Directions => Restate word for word the lines of the material below, from the line with "fin_tns_setup_ns=0" to the line with "[run_status]", both lines included, and no others.

Data for the task =>
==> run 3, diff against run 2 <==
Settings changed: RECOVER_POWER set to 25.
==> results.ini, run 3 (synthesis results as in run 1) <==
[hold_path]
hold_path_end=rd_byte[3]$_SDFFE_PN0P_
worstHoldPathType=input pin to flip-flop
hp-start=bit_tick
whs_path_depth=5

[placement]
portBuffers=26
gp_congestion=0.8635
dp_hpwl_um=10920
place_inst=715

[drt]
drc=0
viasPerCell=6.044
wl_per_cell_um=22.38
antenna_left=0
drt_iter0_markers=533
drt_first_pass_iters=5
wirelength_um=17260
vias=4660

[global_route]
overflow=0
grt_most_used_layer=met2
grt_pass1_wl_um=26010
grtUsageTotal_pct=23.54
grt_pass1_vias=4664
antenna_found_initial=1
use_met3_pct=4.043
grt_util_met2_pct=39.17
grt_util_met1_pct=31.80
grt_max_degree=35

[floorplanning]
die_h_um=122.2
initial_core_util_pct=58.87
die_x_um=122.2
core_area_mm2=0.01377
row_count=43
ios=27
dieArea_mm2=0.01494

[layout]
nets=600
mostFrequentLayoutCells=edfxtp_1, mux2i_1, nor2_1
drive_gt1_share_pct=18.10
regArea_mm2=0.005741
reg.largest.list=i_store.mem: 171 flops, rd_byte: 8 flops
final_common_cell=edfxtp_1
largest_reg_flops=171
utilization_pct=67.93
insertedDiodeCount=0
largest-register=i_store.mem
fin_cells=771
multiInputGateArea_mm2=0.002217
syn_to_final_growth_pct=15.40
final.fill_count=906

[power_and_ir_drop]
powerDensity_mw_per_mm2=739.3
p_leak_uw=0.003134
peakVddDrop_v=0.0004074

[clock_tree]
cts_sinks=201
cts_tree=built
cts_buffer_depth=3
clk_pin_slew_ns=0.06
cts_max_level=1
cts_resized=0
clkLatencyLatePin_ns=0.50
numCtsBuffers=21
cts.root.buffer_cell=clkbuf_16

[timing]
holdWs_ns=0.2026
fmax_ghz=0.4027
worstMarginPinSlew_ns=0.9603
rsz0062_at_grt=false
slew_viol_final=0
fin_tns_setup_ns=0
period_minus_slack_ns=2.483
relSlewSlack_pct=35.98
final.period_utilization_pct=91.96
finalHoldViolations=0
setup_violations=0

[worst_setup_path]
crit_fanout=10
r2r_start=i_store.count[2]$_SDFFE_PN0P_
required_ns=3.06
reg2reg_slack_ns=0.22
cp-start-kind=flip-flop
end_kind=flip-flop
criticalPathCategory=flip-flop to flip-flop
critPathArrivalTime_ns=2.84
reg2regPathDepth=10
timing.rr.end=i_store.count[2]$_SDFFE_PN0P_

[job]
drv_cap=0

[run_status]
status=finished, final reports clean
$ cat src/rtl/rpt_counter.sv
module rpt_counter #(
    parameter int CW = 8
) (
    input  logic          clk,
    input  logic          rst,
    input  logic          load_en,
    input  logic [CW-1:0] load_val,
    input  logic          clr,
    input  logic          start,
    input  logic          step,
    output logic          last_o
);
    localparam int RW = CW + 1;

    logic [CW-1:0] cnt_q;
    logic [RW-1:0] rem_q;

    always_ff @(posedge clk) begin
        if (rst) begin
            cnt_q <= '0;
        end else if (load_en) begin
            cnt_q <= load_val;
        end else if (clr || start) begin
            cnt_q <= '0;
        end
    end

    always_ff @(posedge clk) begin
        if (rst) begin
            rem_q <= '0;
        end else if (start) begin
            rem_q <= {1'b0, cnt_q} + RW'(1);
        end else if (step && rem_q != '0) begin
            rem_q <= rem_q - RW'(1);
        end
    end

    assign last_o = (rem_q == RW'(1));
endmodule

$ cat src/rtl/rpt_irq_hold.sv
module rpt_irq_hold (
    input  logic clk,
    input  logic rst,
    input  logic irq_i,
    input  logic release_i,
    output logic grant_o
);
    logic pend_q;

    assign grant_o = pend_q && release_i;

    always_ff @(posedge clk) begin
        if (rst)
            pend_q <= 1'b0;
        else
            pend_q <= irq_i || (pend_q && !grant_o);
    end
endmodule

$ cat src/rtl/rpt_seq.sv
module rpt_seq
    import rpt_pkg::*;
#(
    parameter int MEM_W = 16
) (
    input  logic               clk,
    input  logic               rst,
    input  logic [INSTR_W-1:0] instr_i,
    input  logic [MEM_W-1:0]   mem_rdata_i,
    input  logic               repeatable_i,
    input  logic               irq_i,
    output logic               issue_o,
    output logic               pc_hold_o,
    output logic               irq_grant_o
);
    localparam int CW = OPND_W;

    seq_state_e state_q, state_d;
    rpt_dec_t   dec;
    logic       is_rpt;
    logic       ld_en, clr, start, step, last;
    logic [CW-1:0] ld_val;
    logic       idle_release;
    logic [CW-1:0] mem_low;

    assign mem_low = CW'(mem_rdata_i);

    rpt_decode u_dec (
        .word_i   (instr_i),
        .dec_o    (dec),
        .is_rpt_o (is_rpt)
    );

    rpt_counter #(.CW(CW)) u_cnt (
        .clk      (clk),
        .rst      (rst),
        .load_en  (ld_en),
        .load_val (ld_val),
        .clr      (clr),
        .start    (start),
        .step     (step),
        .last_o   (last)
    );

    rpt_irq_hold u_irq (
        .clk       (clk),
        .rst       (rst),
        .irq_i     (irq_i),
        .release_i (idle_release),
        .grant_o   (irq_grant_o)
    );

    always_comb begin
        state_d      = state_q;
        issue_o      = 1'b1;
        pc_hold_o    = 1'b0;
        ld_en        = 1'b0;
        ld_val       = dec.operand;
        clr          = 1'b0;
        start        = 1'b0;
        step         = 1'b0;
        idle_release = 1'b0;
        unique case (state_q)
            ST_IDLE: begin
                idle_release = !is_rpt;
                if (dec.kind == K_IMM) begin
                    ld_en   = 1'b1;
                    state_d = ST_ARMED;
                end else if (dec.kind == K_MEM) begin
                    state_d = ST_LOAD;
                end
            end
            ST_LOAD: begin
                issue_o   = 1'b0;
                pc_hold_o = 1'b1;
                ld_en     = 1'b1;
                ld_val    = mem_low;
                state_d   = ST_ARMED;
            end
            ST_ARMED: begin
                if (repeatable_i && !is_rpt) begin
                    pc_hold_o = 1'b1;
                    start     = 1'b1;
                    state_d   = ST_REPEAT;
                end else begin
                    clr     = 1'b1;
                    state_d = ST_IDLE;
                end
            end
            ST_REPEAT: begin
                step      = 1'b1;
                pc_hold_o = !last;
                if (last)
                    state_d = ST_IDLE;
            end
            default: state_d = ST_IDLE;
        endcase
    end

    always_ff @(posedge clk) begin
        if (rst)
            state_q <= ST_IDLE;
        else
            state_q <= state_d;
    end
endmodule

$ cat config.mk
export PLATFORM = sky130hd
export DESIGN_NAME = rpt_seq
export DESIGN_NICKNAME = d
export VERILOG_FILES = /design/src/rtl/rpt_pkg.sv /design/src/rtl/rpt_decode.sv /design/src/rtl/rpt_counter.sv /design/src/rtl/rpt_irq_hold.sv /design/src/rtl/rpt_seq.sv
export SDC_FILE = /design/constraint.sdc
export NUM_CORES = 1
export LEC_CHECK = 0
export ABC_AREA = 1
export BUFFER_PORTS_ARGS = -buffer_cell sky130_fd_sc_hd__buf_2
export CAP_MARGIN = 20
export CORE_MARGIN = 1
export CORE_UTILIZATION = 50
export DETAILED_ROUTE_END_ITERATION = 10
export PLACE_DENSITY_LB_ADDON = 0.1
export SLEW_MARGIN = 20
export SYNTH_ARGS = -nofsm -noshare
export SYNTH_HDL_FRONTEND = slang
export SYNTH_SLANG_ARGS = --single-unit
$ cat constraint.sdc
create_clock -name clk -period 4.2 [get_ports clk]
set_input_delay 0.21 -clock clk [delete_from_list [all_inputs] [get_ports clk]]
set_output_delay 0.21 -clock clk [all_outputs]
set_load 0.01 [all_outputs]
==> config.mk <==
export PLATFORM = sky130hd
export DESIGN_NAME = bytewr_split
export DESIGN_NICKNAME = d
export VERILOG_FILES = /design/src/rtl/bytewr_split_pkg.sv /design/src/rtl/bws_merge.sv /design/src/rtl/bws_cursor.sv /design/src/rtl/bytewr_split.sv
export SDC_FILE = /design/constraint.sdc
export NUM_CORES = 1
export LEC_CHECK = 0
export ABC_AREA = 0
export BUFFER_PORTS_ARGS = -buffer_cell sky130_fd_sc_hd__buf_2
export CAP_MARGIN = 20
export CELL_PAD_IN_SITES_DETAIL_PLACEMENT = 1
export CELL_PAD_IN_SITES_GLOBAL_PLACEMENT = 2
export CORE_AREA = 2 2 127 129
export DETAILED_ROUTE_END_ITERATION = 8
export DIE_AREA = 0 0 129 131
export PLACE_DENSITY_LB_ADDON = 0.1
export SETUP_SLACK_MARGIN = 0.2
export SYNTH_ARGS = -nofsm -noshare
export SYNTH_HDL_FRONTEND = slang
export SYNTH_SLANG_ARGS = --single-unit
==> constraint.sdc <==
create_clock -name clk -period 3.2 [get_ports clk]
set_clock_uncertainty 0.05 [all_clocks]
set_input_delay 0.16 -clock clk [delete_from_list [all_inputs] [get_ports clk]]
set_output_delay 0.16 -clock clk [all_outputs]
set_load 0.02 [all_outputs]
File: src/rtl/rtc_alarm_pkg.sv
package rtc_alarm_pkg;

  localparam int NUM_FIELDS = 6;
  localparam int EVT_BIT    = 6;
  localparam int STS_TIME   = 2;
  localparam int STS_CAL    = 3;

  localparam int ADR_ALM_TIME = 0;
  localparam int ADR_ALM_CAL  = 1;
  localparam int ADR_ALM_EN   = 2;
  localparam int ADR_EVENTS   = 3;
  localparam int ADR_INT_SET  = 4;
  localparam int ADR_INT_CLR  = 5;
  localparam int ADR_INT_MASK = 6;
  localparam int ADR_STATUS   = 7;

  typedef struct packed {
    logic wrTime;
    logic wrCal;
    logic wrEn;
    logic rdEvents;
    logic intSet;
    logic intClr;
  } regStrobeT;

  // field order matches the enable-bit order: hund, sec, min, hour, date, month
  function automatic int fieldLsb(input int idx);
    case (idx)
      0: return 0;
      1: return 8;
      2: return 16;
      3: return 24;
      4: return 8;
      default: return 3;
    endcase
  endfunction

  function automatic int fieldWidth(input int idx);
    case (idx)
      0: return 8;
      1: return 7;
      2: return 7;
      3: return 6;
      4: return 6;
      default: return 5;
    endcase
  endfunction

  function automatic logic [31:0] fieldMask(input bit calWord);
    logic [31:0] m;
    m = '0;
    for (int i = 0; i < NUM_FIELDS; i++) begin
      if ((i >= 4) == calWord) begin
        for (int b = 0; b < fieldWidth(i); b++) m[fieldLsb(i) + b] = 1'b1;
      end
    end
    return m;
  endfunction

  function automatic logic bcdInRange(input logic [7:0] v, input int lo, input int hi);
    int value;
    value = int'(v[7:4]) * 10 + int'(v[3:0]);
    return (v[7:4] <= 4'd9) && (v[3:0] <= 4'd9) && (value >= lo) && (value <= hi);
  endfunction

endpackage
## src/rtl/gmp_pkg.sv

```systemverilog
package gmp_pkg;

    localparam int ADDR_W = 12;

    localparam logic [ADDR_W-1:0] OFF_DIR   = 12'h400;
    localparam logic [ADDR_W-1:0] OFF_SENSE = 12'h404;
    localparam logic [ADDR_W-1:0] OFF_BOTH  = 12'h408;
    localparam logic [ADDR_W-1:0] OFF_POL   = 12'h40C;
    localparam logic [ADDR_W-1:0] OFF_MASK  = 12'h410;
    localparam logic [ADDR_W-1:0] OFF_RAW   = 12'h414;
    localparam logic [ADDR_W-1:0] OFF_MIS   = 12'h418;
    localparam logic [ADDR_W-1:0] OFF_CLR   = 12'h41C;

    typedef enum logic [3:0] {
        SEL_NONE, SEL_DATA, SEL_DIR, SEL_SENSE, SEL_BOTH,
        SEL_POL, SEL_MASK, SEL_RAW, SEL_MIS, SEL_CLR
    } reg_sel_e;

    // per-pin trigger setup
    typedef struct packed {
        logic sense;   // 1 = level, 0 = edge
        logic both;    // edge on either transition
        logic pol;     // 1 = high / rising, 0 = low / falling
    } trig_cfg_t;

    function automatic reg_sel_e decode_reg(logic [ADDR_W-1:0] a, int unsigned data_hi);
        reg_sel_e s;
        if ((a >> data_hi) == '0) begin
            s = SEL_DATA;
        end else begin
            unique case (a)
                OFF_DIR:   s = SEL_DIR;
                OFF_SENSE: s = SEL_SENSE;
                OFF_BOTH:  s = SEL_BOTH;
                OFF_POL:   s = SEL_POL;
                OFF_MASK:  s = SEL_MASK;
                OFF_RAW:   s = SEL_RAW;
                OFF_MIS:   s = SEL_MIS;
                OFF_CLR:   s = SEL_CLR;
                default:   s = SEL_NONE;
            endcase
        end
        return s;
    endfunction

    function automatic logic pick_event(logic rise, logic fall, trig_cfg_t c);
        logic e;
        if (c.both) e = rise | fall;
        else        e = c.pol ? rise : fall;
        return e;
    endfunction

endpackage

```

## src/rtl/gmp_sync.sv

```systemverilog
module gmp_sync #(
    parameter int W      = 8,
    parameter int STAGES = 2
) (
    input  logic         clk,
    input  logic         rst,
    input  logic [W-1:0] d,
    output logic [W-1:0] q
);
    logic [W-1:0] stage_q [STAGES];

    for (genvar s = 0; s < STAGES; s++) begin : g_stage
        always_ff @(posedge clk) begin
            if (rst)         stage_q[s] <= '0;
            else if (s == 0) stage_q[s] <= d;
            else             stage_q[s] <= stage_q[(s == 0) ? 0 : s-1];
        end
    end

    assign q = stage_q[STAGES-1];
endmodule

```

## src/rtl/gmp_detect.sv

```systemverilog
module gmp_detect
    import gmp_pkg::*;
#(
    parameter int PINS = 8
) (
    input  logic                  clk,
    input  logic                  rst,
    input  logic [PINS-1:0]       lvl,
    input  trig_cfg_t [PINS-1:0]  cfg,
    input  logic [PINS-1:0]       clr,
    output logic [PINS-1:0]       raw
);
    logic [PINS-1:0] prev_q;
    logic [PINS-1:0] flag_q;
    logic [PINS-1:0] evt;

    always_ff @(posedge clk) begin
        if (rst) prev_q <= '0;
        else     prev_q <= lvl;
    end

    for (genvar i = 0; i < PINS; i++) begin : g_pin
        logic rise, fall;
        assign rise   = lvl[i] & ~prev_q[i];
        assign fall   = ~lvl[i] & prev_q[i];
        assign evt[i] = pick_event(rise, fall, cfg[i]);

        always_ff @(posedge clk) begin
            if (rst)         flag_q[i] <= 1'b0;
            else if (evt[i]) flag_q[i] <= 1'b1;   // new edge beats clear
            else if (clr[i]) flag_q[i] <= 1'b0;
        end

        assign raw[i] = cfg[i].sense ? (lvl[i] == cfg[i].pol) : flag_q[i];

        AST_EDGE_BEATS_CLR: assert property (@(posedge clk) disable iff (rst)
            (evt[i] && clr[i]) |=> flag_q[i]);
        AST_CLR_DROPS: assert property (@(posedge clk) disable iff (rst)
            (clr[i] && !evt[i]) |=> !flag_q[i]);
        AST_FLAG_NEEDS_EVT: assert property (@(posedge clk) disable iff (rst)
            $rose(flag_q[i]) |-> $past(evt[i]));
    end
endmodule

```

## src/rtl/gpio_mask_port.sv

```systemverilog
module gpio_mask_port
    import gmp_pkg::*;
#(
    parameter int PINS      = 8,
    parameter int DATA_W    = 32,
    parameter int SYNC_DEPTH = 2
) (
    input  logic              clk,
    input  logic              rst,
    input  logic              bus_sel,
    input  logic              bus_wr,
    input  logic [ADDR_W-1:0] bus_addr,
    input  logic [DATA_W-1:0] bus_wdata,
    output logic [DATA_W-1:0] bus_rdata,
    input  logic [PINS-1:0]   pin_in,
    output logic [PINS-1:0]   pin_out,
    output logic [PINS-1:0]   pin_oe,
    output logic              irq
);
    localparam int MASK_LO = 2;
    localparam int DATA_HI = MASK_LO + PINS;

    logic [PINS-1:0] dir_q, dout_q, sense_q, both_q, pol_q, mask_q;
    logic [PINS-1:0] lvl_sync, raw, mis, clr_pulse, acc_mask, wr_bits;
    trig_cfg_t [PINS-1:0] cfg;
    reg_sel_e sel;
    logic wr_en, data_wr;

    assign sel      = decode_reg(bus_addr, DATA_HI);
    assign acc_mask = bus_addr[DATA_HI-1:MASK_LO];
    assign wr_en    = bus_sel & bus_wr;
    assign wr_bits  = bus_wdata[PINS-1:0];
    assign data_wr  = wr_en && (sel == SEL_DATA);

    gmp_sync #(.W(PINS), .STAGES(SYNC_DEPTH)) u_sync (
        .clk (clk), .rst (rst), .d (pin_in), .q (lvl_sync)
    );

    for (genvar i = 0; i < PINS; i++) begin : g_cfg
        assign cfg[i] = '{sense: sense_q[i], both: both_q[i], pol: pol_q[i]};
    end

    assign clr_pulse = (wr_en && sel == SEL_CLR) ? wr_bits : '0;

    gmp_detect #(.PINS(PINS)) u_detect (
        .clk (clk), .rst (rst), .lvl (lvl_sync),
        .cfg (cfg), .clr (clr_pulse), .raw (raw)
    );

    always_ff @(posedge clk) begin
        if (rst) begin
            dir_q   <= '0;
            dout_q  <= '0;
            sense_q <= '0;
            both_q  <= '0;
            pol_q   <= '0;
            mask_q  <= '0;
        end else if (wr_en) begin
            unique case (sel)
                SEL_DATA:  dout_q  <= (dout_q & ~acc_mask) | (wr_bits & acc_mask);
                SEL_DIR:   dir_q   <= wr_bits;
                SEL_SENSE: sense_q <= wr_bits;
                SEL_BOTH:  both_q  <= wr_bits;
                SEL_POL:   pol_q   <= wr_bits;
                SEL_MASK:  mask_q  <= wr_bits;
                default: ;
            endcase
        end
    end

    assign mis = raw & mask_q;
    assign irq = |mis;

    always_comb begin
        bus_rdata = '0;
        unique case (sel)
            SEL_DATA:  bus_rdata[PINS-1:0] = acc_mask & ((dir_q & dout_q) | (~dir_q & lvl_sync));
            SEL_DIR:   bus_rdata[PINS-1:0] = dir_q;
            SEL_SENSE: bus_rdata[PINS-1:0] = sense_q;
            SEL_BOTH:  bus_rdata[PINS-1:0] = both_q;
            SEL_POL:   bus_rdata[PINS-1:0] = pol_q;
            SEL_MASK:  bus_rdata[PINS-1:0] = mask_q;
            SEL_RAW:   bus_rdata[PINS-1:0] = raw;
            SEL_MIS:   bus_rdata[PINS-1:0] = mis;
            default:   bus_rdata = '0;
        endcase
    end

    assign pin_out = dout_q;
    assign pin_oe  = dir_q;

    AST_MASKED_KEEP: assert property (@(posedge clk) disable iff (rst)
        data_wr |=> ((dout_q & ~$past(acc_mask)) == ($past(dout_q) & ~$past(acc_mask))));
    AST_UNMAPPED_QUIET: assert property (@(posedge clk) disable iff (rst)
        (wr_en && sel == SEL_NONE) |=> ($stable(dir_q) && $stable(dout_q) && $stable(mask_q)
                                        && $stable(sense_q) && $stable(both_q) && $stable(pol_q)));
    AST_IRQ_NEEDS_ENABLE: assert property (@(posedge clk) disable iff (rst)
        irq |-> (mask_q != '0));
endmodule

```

Written solution =>
fin_tns_setup_ns=0
period_minus_slack_ns=2.483
relSlewSlack_pct=35.98
final.period_utilization_pct=91.96
finalHoldViolations=0
setup_violations=0

[worst_setup_path]
crit_fanout=10
r2r_start=i_store.count[2]$_SDFFE_PN0P_
required_ns=3.06
reg2reg_slack_ns=0.22
cp-start-kind=flip-flop
end_kind=flip-flop
criticalPathCategory=flip-flop to flip-flop
critPathArrivalTime_ns=2.84
reg2regPathDepth=10
timing.rr.end=i_store.count[2]$_SDFFE_PN0P_

[job]
drv_cap=0

[run_status]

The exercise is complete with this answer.